[[ Input material, beginning ]]

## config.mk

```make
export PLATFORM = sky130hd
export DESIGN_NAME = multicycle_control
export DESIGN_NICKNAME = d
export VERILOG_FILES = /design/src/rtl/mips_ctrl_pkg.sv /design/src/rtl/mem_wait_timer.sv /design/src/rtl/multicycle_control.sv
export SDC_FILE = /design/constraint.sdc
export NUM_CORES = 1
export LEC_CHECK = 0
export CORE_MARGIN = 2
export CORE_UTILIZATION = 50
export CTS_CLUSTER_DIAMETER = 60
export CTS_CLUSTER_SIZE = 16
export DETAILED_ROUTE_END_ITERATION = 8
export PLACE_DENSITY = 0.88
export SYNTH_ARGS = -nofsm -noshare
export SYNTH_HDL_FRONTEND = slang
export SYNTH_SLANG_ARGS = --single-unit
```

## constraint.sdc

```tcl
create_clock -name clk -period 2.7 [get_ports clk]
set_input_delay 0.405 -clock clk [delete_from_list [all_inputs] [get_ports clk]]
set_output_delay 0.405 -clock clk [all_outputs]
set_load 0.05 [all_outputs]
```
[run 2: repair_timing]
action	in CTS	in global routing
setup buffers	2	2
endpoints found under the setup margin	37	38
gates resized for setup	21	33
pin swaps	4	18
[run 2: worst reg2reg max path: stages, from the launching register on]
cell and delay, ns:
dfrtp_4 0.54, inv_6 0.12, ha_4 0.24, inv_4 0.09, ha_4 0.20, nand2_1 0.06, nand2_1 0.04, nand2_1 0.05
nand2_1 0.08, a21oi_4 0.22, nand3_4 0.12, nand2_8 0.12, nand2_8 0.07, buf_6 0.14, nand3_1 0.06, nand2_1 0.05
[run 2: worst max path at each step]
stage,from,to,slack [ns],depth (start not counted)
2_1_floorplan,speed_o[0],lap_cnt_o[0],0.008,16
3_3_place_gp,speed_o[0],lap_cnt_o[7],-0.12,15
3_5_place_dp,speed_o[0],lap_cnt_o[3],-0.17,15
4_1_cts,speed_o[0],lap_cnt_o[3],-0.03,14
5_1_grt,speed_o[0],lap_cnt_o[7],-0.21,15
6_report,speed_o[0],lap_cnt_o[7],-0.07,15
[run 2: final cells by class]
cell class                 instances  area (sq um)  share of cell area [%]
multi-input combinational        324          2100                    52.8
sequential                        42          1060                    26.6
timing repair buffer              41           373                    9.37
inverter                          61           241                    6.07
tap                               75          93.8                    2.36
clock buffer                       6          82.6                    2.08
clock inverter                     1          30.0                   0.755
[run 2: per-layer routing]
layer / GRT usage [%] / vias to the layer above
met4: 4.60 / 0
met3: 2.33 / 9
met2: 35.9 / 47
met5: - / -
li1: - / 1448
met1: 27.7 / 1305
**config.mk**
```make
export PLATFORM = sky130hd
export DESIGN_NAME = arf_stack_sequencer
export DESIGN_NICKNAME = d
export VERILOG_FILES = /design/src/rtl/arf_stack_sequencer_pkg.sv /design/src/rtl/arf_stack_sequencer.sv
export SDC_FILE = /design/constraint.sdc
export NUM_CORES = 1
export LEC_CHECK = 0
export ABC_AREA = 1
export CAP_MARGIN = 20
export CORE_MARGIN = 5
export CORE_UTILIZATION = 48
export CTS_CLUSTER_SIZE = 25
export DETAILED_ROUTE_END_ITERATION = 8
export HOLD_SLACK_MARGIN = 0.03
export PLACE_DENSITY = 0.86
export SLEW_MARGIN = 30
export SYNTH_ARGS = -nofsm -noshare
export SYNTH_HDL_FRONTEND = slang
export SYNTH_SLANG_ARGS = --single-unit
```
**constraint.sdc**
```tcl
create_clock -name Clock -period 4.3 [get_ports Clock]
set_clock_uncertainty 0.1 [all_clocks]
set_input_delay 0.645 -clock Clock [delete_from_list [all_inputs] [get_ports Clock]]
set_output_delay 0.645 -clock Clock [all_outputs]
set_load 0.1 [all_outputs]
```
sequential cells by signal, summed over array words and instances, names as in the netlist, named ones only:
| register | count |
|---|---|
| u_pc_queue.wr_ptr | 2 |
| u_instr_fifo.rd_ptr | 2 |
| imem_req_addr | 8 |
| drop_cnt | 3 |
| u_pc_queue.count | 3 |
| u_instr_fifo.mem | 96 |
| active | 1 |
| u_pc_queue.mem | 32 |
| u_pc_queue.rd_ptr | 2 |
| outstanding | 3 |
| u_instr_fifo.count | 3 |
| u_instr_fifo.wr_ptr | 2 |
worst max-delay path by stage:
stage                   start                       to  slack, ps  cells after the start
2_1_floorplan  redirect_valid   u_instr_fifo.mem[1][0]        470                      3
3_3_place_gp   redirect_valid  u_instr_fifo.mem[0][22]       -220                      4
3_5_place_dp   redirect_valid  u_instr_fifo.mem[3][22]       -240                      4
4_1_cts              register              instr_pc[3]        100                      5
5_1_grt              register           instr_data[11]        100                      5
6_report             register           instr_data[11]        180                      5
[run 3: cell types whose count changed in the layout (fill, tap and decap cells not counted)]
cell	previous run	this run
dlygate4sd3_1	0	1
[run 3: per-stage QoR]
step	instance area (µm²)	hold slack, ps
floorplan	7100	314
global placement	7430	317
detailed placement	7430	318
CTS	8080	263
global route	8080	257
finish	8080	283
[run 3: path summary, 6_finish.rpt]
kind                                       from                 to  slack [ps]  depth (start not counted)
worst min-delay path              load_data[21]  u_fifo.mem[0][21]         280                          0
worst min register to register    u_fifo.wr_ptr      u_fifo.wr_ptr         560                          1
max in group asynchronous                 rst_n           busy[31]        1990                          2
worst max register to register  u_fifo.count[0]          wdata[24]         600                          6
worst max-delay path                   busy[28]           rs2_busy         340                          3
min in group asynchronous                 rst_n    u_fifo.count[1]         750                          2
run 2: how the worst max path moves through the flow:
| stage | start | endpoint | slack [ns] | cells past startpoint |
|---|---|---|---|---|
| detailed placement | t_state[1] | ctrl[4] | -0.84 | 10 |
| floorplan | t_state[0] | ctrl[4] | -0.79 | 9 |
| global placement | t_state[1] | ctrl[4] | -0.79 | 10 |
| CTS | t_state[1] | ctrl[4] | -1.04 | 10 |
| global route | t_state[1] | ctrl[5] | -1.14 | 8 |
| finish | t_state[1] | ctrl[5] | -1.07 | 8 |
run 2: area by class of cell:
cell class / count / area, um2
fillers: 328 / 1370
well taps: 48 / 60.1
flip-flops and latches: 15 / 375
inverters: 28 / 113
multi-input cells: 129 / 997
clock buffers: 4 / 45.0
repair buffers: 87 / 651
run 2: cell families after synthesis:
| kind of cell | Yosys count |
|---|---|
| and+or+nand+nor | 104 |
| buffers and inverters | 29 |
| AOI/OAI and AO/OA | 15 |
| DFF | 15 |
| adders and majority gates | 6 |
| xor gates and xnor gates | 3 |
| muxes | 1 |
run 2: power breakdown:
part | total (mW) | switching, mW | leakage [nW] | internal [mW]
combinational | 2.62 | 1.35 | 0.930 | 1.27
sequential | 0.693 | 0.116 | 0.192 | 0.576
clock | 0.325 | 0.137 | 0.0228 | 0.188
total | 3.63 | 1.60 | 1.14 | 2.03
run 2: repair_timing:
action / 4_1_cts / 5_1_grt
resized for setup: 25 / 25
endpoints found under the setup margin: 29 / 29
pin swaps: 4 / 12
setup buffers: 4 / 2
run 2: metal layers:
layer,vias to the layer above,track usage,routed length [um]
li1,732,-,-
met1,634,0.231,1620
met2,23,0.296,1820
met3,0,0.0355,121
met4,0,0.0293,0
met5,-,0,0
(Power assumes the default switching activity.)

[[ Input material, end ]]

What is expected | Please give back, exactly as it stands above, the stretch from the line with "run 2: how the" through the line with "fillers: 328 / 1370", and no line outside it.

Response box |
run 2: how the worst max path moves through the flow:
| stage | start | endpoint | slack [ns] | cells past startpoint |
|---|---|---|---|---|
| detailed placement | t_state[1] | ctrl[4] | -0.84 | 10 |
| floorplan | t_state[0] | ctrl[4] | -0.79 | 9 |
| global placement | t_state[1] | ctrl[4] | -0.79 | 10 |
| CTS | t_state[1] | ctrl[4] | -1.04 | 10 |
| global route | t_state[1] | ctrl[5] | -1.14 | 8 |
| finish | t_state[1] | ctrl[5] | -1.07 | 8 |
run 2: area by class of cell:
cell class / count / area, um2
fillers: 328 / 1370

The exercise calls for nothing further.